Temperature (Sampling)¶
Formula¶
\[
P_i^{(T)}=\frac{\exp(z_i/T)}{\sum_j \exp(z_j/T)}
\]
Parameters¶
- \(z_i\): logit for token \(i\)
- \(T>0\): temperature
What it means¶
Temperature rescales logits before softmax to control randomness in sampling.
What it's used for¶
- Adjusting creativity/diversity in generation.
- Decoding calibration with top-k/top-p sampling.
Key properties¶
- Lower \(T\) makes output distribution sharper.

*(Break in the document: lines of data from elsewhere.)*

### src/rtl/count_bcd_display.sv
// rtl/count_bcd_display.sv - binary to 3-digit BCD converter driving a multiplexed seven-segment display
module count_bcd_display #(
    parameter int REFRESH_DIV    = 50000,
    parameter bit SEG_ACTIVE_LOW = 1'b1
) (
    input  logic        clk,
    input  logic        rst,
    input  logic [7:0]  value,
    output logic [11:0] bcd,
    output logic        bcd_valid,
    output logic        busy,
    output logic [6:0]  seg,
    output logic [2:0]  an
);

    localparam int CW = (REFRESH_DIV > 2) ? $clog2(REFRESH_DIV) : 1;
    localparam logic [CW-1:0] REFRESH_LAST = CW'(REFRESH_DIV - 1);

    // Reset drive shows a single "0" on the ones digit in the selected polarity.
    localparam logic [6:0] SEG_RESET = SEG_ACTIVE_LOW ? 7'h40 : 7'h3F;
    localparam logic [2:0] AN_RESET  = SEG_ACTIVE_LOW ? 3'b110 : 3'b001;

    typedef enum logic [1:0] {
        IDLE  = 2'd0,
        SHIFT = 2'd1,
        DONE  = 2'd2
    } state_t;

    state_t      state_q;
    state_t      state_d;
    logic [7:0]  last_value;
    logic [19:0] sreg;
    logic [2:0]  iter;
    logic        start;

    logic [CW-1:0] refresh_cnt;
    logic [1:0]    digit_idx;
    logic [3:0]    digit;
    logic          blank;
    logic [2:0]    an_hi;
    logic [6:0]    seg_hi;

    // One double-dabble step: correct each BCD nibble >= 5, then shift left.
    function automatic logic [19:0] dabble_step(input logic [19:0] r);
        logic [19:0] t;
        t = r;
        for (int n = 0; n < 3; n++) begin
            if (t[8 + 4*n +: 4] >= 4'd5) begin
                t[8 + 4*n +: 4] = t[8 + 4*n +: 4] + 4'd3;
            end
        end
        return {t[18:0], 1'b0};
    endfunction

    // Active-high gfedcba pattern for one BCD digit; non-decimal codes stay dark.
    function automatic logic [6:0] seg_decode(input logic [3:0] d);
        logic [6:0] s;
        case (d)
            4'd0:    s = 7'h3F;
            4'd1:    s = 7'h06;
            4'd2:    s = 7'h5B;
            4'd3:    s = 7'h4F;
            4'd4:    s = 7'h66;
            4'd5:    s = 7'h6D;
            4'd6:    s = 7'h7D;
            4'd7:    s = 7'h07;
            4'd8:    s = 7'h7F;
            4'd9:    s = 7'h6F;
            default: s = 7'h00;
        endcase
        return s;
    endfunction

    // Converter state register.
    always_ff @(posedge clk or posedge rst) begin
        if (rst) begin
            state_q <= IDLE;
        end else begin
            state_q <= state_d;
        end
    end

    // Converter next state: a new value starts a conversion only from IDLE.
    always_comb begin
        state_d = state_q;
        case (state_q)
            IDLE:    if (value != last_value) state_d = SHIFT;
            SHIFT:   if (iter == 3'd7) state_d = DONE;
            DONE:    state_d = IDLE;
            default: state_d = IDLE;
        endcase
    end

    // Converter outputs decoded from the state.
    always_comb begin
        busy  = (state_q != IDLE);
        start = (state_q == IDLE) && (value != last_value);
    end

    // Converter datapath: capture, eight shift-add-3 steps, then publish.
    always_ff @(posedge clk or posedge rst) begin
        if (rst) begin
            last_value <= 8'd0;
            sreg       <= 20'd0;
            iter       <= 3'd0;
            bcd        <= 12'd0;
            bcd_valid  <= 1'b0;
        end else begin
            bcd_valid <= 1'b0;
            if (start) begin
                last_value <= value;
                sreg       <= {12'd0, value};
                iter       <= 3'd0;
            end else if (state_q == SHIFT) begin
                sreg <= dabble_step(sreg);
                iter <= iter + 3'd1;
            end else if (state_q == DONE) begin
                bcd       <= sreg[19:8];
                bcd_valid <= 1'b1;
            end
        end
    end

    // Refresh timer: each digit slot lasts REFRESH_DIV cycles.
    always_ff @(posedge clk or posedge rst) begin
        if (rst) begin
            refresh_cnt <= '0;
            digit_idx   <= 2'd0;
        end else if (refresh_cnt == REFRESH_LAST) begin
            refresh_cnt <= '0;
            digit_idx   <= (digit_idx == 2'd2) ? 2'd0 : digit_idx + 2'd1;
        end else begin
            refresh_cnt <= refresh_cnt + 1'b1;
        end
    end

    // Slot selection with leading-zero blanking; ones digit is always lit.
    always_comb begin
        digit = 4'd0;
        blank = 1'b1;
        an_hi = 3'b000;
        case (digit_idx)
            2'd0: begin
                digit = bcd[3:0];
                blank = 1'b0;
                an_hi = 3'b001;
            end
            2'd1: begin
                digit = bcd[7:4];
                blank = (bcd[11:8] == 4'd0) && (bcd[7:4] == 4'd0);
                an_hi = 3'b010;
            end
            2'd2: begin
                digit = bcd[11:8];
                blank = (bcd[11:8] == 4'd0);
                an_hi = 3'b100;
            end
            default: begin
                blank = 1'b1;
            end
        endcase
        seg_hi = blank ? 7'h00 : seg_decode(digit);
        if (blank) begin
            an_hi = 3'b000;
        end
    end

    // Registered display drive in the selected polarity.
    always_ff @(posedge clk or posedge rst) begin
        if (rst) begin
            seg <= SEG_RESET;
            an  <= AN_RESET;
        end else begin
            seg <= SEG_ACTIVE_LOW ? ~seg_hi : seg_hi;
            an  <= SEG_ACTIVE_LOW ? ~an_hi : an_hi;
        end
    end

endmodule
`src/rtl/alu_sequencer_if.sv`:
```
// Request and writeback channels between the control unit and alu_sequencer.
// master = control unit / register-file side, slave = alu_sequencer.
interface alu_sequencer_if;
    logic       req_valid;
    logic       req_ready;
    logic [3:0] req_opcode;
    logic [7:0] req_op1;
    logic [7:0] req_op2;
    logic       req_bit;
    logic [7:0] psw_in;

    logic       wb_valid;
    logic [7:0] wb_acc;
    logic [7:0] wb_b;
    logic       wb_b_we;
    logic [7:0] wb_psw;
    logic       wb_psw_we;

    modport master (
        output req_valid, req_opcode, req_op1, req_op2, req_bit, psw_in,
        input  req_ready,
        input  wb_valid, wb_acc, wb_b, wb_b_we, wb_psw, wb_psw_we
    );

    modport slave (
        input  req_valid, req_opcode, req_op1, req_op2, req_bit, psw_in,
        output req_ready,
        output wb_valid, wb_acc, wb_b, wb_b_we, wb_psw, wb_psw_we
    );
endinterface

```
`src/rtl/alu_sequencer.sv`:
```
// Issue/writeback controller for alu_core: latches one request, holds the ALU
// inputs stable for the op's hold time, then returns ACC/B/PSW writeback data.
module alu_sequencer #(
    parameter int unsigned MULDIV_CYCLES = 4
) (
    input  logic           clock,
    input  logic           reset,
    alu_sequencer_if.slave bus,
    output logic [3:0]     alu_opcode,
    output logic [7:0]     alu_op1,
    output logic [7:0]     alu_op2,
    output logic           alu_carry_in,
    output logic           alu_aux_carry_in,
    output logic           alu_bit_in,
    input  logic [7:0]     alu_res1,
    input  logic [7:0]     alu_res2,
    input  logic           alu_carry,
    input  logic           alu_aux_carry,
    input  logic           alu_overflow,
    output logic           busy
);

    // ALU opcode encodings shared with alu_core
    localparam logic [3:0] ALU_ADD  = 4'd0;
    localparam logic [3:0] ALU_ADDC = 4'd1;
    localparam logic [3:0] ALU_SUBB = 4'd2;
    localparam logic [3:0] ALU_MUL  = 4'd5;
    localparam logic [3:0] ALU_DIV  = 4'd6;
    localparam logic [3:0] ALU_RRC  = 4'd11;
    localparam logic [3:0] ALU_RLC  = 4'd12;
    localparam logic [3:0] ALU_ORL  = 4'd13;
    localparam logic [3:0] ALU_ANL  = 4'd14;

    localparam int unsigned CNT_W = 4;

    typedef enum logic [2:0] {
        IDLE,
        ISSUE,
        WAIT,
        CAPTURE,
        DONE
    } state_t;

    state_t           state;
    logic [CNT_W-1:0] wait_cnt;
    logic [7:0]       psw_lat;
    logic             accept;
    logic             is_muldiv;
    logic [7:0]       psw_c;
    logic             psw_we_c;
    logic             b_we_c;

    assign bus.req_ready = (state == IDLE) || (state == DONE);
    assign accept        = bus.req_valid && bus.req_ready;
    assign is_muldiv     = (alu_opcode == ALU_MUL) || (alu_opcode == ALU_DIV);

    // Per-op PSW merge; parity (bit0) always comes from the latched PSW
    always_comb begin
        psw_c    = psw_lat;
        psw_we_c = 1'b0;
        b_we_c   = 1'b0;
        case (alu_opcode)
            ALU_ADD, ALU_ADDC, ALU_SUBB: begin
                psw_c[7] = alu_carry;
                psw_c[6] = alu_aux_carry;
                psw_c[2] = alu_overflow;
                psw_we_c = 1'b1;
            end
            ALU_MUL, ALU_DIV: begin
                psw_c[7] = 1'b0;
                psw_c[2] = alu_overflow;
                psw_we_c = 1'b1;
                b_we_c   = 1'b1;
            end
            ALU_RRC, ALU_RLC, ALU_ORL, ALU_ANL: begin
                psw_c[7] = alu_carry;
                psw_we_c = 1'b1;
            end
            default: ;
        endcase
    end

    always_ff @(posedge clock or posedge reset) begin
        if (reset) begin
            state            <= IDLE;
            wait_cnt         <= '0;
            psw_lat          <= '0;
            alu_opcode       <= '0;
            alu_op1          <= '0;
            alu_op2          <= '0;
            alu_carry_in     <= 1'b0;
            alu_aux_carry_in <= 1'b0;
            alu_bit_in       <= 1'b0;
            bus.wb_valid     <= 1'b0;
            bus.wb_acc       <= '0;
            bus.wb_b         <= '0;
            bus.wb_b_we      <= 1'b0;
            bus.wb_psw       <= '0;
            bus.wb_psw_we    <= 1'b0;
            busy             <= 1'b0;
        end else begin
            bus.wb_valid  <= 1'b0;
            bus.wb_b_we   <= 1'b0;
            bus.wb_psw_we <= 1'b0;

            case (state)
                IDLE: begin
                    if (accept) begin
                        state <= ISSUE;
                        busy  <= 1'b1;
                    end
                end
                ISSUE: begin
                    if (is_muldiv && (MULDIV_CYCLES > 1)) begin
                        wait_cnt <= CNT_W'(MULDIV_CYCLES - 1);
                        state    <= WAIT;
                    end else begin
                        state <= CAPTURE;
                    end
                end
                WAIT: begin
                    if (wait_cnt == CNT_W'(1)) begin
                        wait_cnt <= '0;
                        state    <= CAPTURE;
                    end else begin
                        wait_cnt <= wait_cnt - CNT_W'(1);
                    end
                end
                CAPTURE: begin
                    bus.wb_acc    <= alu_res1;
                    bus.wb_b      <= alu_res2;
                    bus.wb_psw    <= psw_c;
                    bus.wb_b_we   <= b_we_c;
                    bus.wb_psw_we <= psw_we_c;
                    bus.wb_valid  <= 1'b1;
                    state         <= DONE;
                end
                DONE: begin
                    if (accept) begin
                        state <= ISSUE;
                    end else begin
                        state <= IDLE;
                        busy  <= 1'b0;
                    end
                end
                default: begin
                    state <= IDLE;
                    busy  <= 1'b0;
                end
            endcase

            // Operands are taken only at the accept edge and then held
            if (accept) begin
                alu_opcode       <= bus.req_opcode;
                alu_op1          <= bus.req_op1;
                alu_op2          <= bus.req_op2;
                alu_carry_in     <= bus.psw_in[7];
                alu_aux_carry_in <= bus.psw_in[6];
                alu_bit_in       <= bus.req_bit;
                psw_lat          <= bus.psw_in;
            end
        end
    end

endmodule

```
`src/flat_wrapper.sv`:
```
// flat-port wrapper written by rule: the top's interface ports become plain ports
module alu_sequencer_flat 
#(
    parameter int unsigned MULDIV_CYCLES = 4
)
  (clock, reset, alu_opcode, alu_op1, alu_op2, alu_carry_in, alu_aux_carry_in, alu_bit_in, alu_res1, alu_res2, alu_carry, alu_aux_carry, alu_overflow, busy, bus_req_valid, bus_req_opcode, bus_req_op1, bus_req_op2, bus_req_bit, bus_psw_in, bus_req_ready, bus_wb_valid, bus_wb_acc, bus_wb_b, bus_wb_b_we, bus_wb_psw, bus_wb_psw_we);
  alu_sequencer_if bus_i ();
  input  logic clock;
  input  logic reset;
  output logic [3:0] alu_opcode;
  output logic [7:0] alu_op1;
  output logic [7:0] alu_op2;
  output logic alu_carry_in;
  output logic alu_aux_carry_in;
  output logic alu_bit_in;
  input  logic [7:0] alu_res1;
  input  logic [7:0] alu_res2;
  input  logic alu_carry;
  input  logic alu_aux_carry;
  input  logic alu_overflow;
  output logic busy;
  input wire logic [$bits(bus_i.req_valid)-1:0] bus_req_valid;
  input wire logic [$bits(bus_i.req_opcode)-1:0] bus_req_opcode;
  input wire logic [$bits(bus_i.req_op1)-1:0] bus_req_op1;
  input wire logic [$bits(bus_i.req_op2)-1:0] bus_req_op2;
  input wire logic [$bits(bus_i.req_bit)-1:0] bus_req_bit;
  input wire logic [$bits(bus_i.psw_in)-1:0] bus_psw_in;
  output wire logic [$bits(bus_i.req_ready)-1:0] bus_req_ready;
  output wire logic [$bits(bus_i.wb_valid)-1:0] bus_wb_valid;
  output wire logic [$bits(bus_i.wb_acc)-1:0] bus_wb_acc;
  output wire logic [$bits(bus_i.wb_b)-1:0] bus_wb_b;
  output wire logic [$bits(bus_i.wb_b_we)-1:0] bus_wb_b_we;
  output wire logic [$bits(bus_i.wb_psw)-1:0] bus_wb_psw;
  output wire logic [$bits(bus_i.wb_psw_we)-1:0] bus_wb_psw_we;
  assign bus_i.req_valid = bus_req_valid;
  assign bus_i.req_opcode = bus_req_opcode;
  assign bus_i.req_op1 = bus_req_op1;
  assign bus_i.req_op2 = bus_req_op2;
  assign bus_i.req_bit = bus_req_bit;
  assign bus_i.psw_in = bus_psw_in;
  assign bus_req_ready = bus_i.req_ready;
  assign bus_wb_valid = bus_i.wb_valid;
  assign bus_wb_acc = bus_i.wb_acc;
  assign bus_wb_b = bus_i.wb_b;
  assign bus_wb_b_we = bus_i.wb_b_we;
  assign bus_wb_psw = bus_i.wb_psw;
  assign bus_wb_psw_we = bus_i.wb_psw_we;
  alu_sequencer #(.MULDIV_CYCLES(MULDIV_CYCLES)) u_core (.clock(clock), .reset(reset), .bus(bus_i), .alu_opcode(alu_opcode), .alu_op1(alu_op1), .alu_op2(alu_op2), .alu_carry_in(alu_carry_in), .alu_aux_carry_in(alu_aux_carry_in), .alu_bit_in(alu_bit_in), .alu_res1(alu_res1), .alu_res2(alu_res2), .alu_carry(alu_carry), .alu_aux_carry(alu_aux_carry), .alu_overflow(alu_overflow), .busy(busy));
endmodule
```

- Higher \(T\) makes output distribution flatter.
Common gotchas¶
- Very low \(T\) can become repetitive.
- Very high \(T\) can produce incoherent text.
Example¶
At \(T=0.7\), top tokens become more concentrated than at \(T=1.0\).
How to Compute (Pseudocode)¶
Input: logits z[1..V], temperature T
Output: sampled token (or adjusted distribution)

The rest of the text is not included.